*TASK BRIEF*: Without skipping anything, print all of the data exactly.

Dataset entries
This is an optimization exercise on Yosys and OpenROAD, whose aim is small area, a short achievable clock period and few clock cycles per item, not a production implementation.
RTL that was checked went through simulation tests only; none was proved equivalent to the original.

Setup of run 1:
## e203_muldiv
module e203_muldiv (
  input         clk,
  input         rst_n,
  input         i_valid,
  output        i_ready,
  input  [2:0]  i_op,
  input  [31:0] i_rs1,
  input  [31:0] i_rs2,
  output        o_valid,
  input         o_ready,
  output [31:0] o_wdat
);
Size in the first run: roughly 2400 cells after synthesis, about 140 flip-flops, ~110 I/O pins, ~0.019 mm² of cells after synthesis.
export LEC_CHECK = 0
export CAP_MARGIN = 20
export CORE_MARGIN = 2
export CORE_UTILIZATION = 55
export CTS_BUF_LIST = sky130_fd_sc_hd__clkbuf_8 sky130_fd_sc_hd__clkbuf_16
export CTS_CLUSTER_DIAMETER = 60
export CTS_CLUSTER_SIZE = 30
export SLEW_MARGIN = 20
create_clock -name core_clock -period 11.0 [get_ports {clk}]
standard.sh (not shown) runs the stock make flow with config.mk's settings and CLKGATE_MAP_FILE= SYNTH_SCRIPT=/design/flow/synth_recipe.tcl, a recipe that flattens the netlist after the stock synthesis.
==> flow/flow/run.sh <==
#!/bin/bash
# The standard layout (the standard.sh, unchanged synthesis) with three
# changes to how it is made:
#  - ports are buffered with a plain buffer (not a delay cell),
#  - the resizer may change a cell's drive strength even when that changes
#    the cell's width (MATCH_CELL_FOOTPRINT 0),
#  - timing repair aims for more setup slack than the design's clock needs.
set -euo pipefail
MARGIN=$(cat flow/margin.txt)
bash standard.sh SETUP_SLACK_MARGIN=$MARGIN MATCH_CELL_FOOTPRINT=0 \
  "BUFFER_PORTS_ARGS=-buffer_cell sky130_fd_sc_hd__buf_2" finish > run_make.log 2>&1
==> flow/flow/margin.txt <==
6.0
Testbench counts of run 1, summed over its fixed seeds: cycles 160,453, ops 24,000.
Context: an optimization exercise on an open-source flow, tuned for small area, a short achievable clock period and few clock cycles per item. The choices shown serve that exercise and are no tape-out recipe.
Function was checked by simulation only, so behaviour that the tests miss may differ from the original.
Power is estimated from default activity; no workload was simulated.

## flow/design.v (module list and top-level ports; edited modules follow where they fit)
// module product_gen: 1967 lines
// module fa: 4 lines
// module ha: 4 lines
module product_gen
#(
parameter WORD_SIZE=29
)
(
  input wire clk,
  output wire[2*WORD_SIZE-1:0] sum1,
  input wire[WORD_SIZE-1:0] min,
  input wire[WORD_SIZE-1:0] q
);
  // ...
==> flow/run.sh <==
#!/bin/bash
# synth_recipe.tcl (not shown) runs the flow's synth.tcl, then flattens the netlist and writes it again
# the make line also repeats each setting of config.mk as NAME=value (left out here)
make -C /OpenROAD-flow-scripts/flow DESIGN_CONFIG=/design/flow/config.mk WORK_HOME=/design/flow/orfs CLKGATE_MAP_FILE= SYNTH_SCRIPT=/design/flow/synth_recipe.tcl finish
==> flow/config.mk <==
export PLATFORM = sky130hd
export DESIGN_NAME = product_gen
export DESIGN_NICKNAME = product_gen
export VERILOG_FILES = /design/flow/design.v
export SDC_FILE = /design/flow/constraint.sdc
export NUM_CORES = 4
export LEC_CHECK = 0
export CAP_MARGIN = 20
export CORE_MARGIN = 2
export CORE_UTILIZATION = 55
export SETUP_SLACK_MARGIN = 1.0
export SLEW_MARGIN = 20
export SYNTH_HIERARCHICAL = 1
export SYNTH_MINIMUM_KEEP_SIZE = 0
==> flow/constraint.sdc <==
create_clock -name core_clock -period 5.0 [get_ports {clk}]
set_input_delay 1.0000 -clock core_clock [delete_from_list [all_inputs] [get_ports {clk}]]
set_output_delay 1.0000 -clock core_clock [all_outputs]
set_load 0.01 [all_outputs]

*TASK OUTPUT*:
This is an optimization exercise on Yosys and OpenROAD, whose aim is small area, a short achievable clock period and few clock cycles per item, not a production implementation.
RTL that was checked went through simulation tests only; none was proved equivalent to the original.

Setup of run 1:
## e203_muldiv
module e203_muldiv (
  input         clk,
  input         rst_n,
  input         i_valid,
  output        i_ready,
  input  [2:0]  i_op,
  input  [31:0] i_rs1,
  input  [31:0] i_rs2,
  output        o_valid,
  input         o_ready,
  output [31:0] o_wdat
);
Size in the first run: roughly 2400 cells after synthesis, about 140 flip-flops, ~110 I/O pins, ~0.019 mm² of cells after synthesis.
export LEC_CHECK = 0
export CAP_MARGIN = 20
export CORE_MARGIN = 2
export CORE_UTILIZATION = 55
export CTS_BUF_LIST = sky130_fd_sc_hd__clkbuf_8 sky130_fd_sc_hd__clkbuf_16
export CTS_CLUSTER_DIAMETER = 60
export CTS_CLUSTER_SIZE = 30
export SLEW_MARGIN = 20
create_clock -name core_clock -period 11.0 [get_ports {clk}]
standard.sh (not shown) runs the stock make flow with config.mk's settings and CLKGATE_MAP_FILE= SYNTH_SCRIPT=/design/flow/synth_recipe.tcl, a recipe that flattens the netlist after the stock synthesis.
==> flow/flow/run.sh <==
#!/bin/bash
# The standard layout (the standard.sh, unchanged synthesis) with three
# changes to how it is made:
#  - ports are buffered with a plain buffer (not a delay cell),
#  - the resizer may change a cell's drive strength even when that changes
#    the cell's width (MATCH_CELL_FOOTPRINT 0),
#  - timing repair aims for more setup slack than the design's clock needs.
set -euo pipefail
MARGIN=$(cat flow/margin.txt)
bash standard.sh SETUP_SLACK_MARGIN=$MARGIN MATCH_CELL_FOOTPRINT=0 \
  "BUFFER_PORTS_ARGS=-buffer_cell sky130_fd_sc_hd__buf_2" finish > run_make.log 2>&1
==> flow/flow/margin.txt <==
6.0
Testbench counts of run 1, summed over its fixed seeds: cycles 160,453, ops 24,000.
Context: an optimization exercise on an open-source flow, tuned for small area, a short achievable clock period and few clock cycles per item. The choices shown serve that exercise and are no tape-out recipe.
Function was checked by simulation only, so behaviour that the tests miss may differ from the original.
Power is estimated from default activity; no workload was simulated.

## flow/design.v (module list and top-level ports; edited modules follow where they fit)
// module product_gen: 1967 lines
// module fa: 4 lines
// module ha: 4 lines
module product_gen
#(
parameter WORD_SIZE=29
)
(
  input wire clk,
  output wire[2*WORD_SIZE-1:0] sum1,
  input wire[WORD_SIZE-1:0] min,
  input wire[WORD_SIZE-1:0] q
);
  // ...
==> flow/run.sh <==
#!/bin/bash
# synth_recipe.tcl (not shown) runs the flow's synth.tcl, then flattens the netlist and writes it again
# the make line also repeats each setting of config.mk as NAME=value (left out here)
make -C /OpenROAD-flow-scripts/flow DESIGN_CONFIG=/design/flow/config.mk WORK_HOME=/design/flow/orfs CLKGATE_MAP_FILE= SYNTH_SCRIPT=/design/flow/synth_recipe.tcl finish
==> flow/config.mk <==
export PLATFORM = sky130hd
export DESIGN_NAME = product_gen
export DESIGN_NICKNAME = product_gen
export VERILOG_FILES = /design/flow/design.v
export SDC_FILE = /design/flow/constraint.sdc
export NUM_CORES = 4
export LEC_CHECK = 0
export CAP_MARGIN = 20
export CORE_MARGIN = 2
export CORE_UTILIZATION = 55
export SETUP_SLACK_MARGIN = 1.0
export SLEW_MARGIN = 20
export SYNTH_HIERARCHICAL = 1
export SYNTH_MINIMUM_KEEP_SIZE = 0
==> flow/constraint.sdc <==
create_clock -name core_clock -period 5.0 [get_ports {clk}]
set_input_delay 1.0000 -clock core_clock [delete_from_list [all_inputs] [get_ports {clk}]]
set_output_delay 1.0000 -clock core_clock [all_outputs]
set_load 0.01 [all_outputs]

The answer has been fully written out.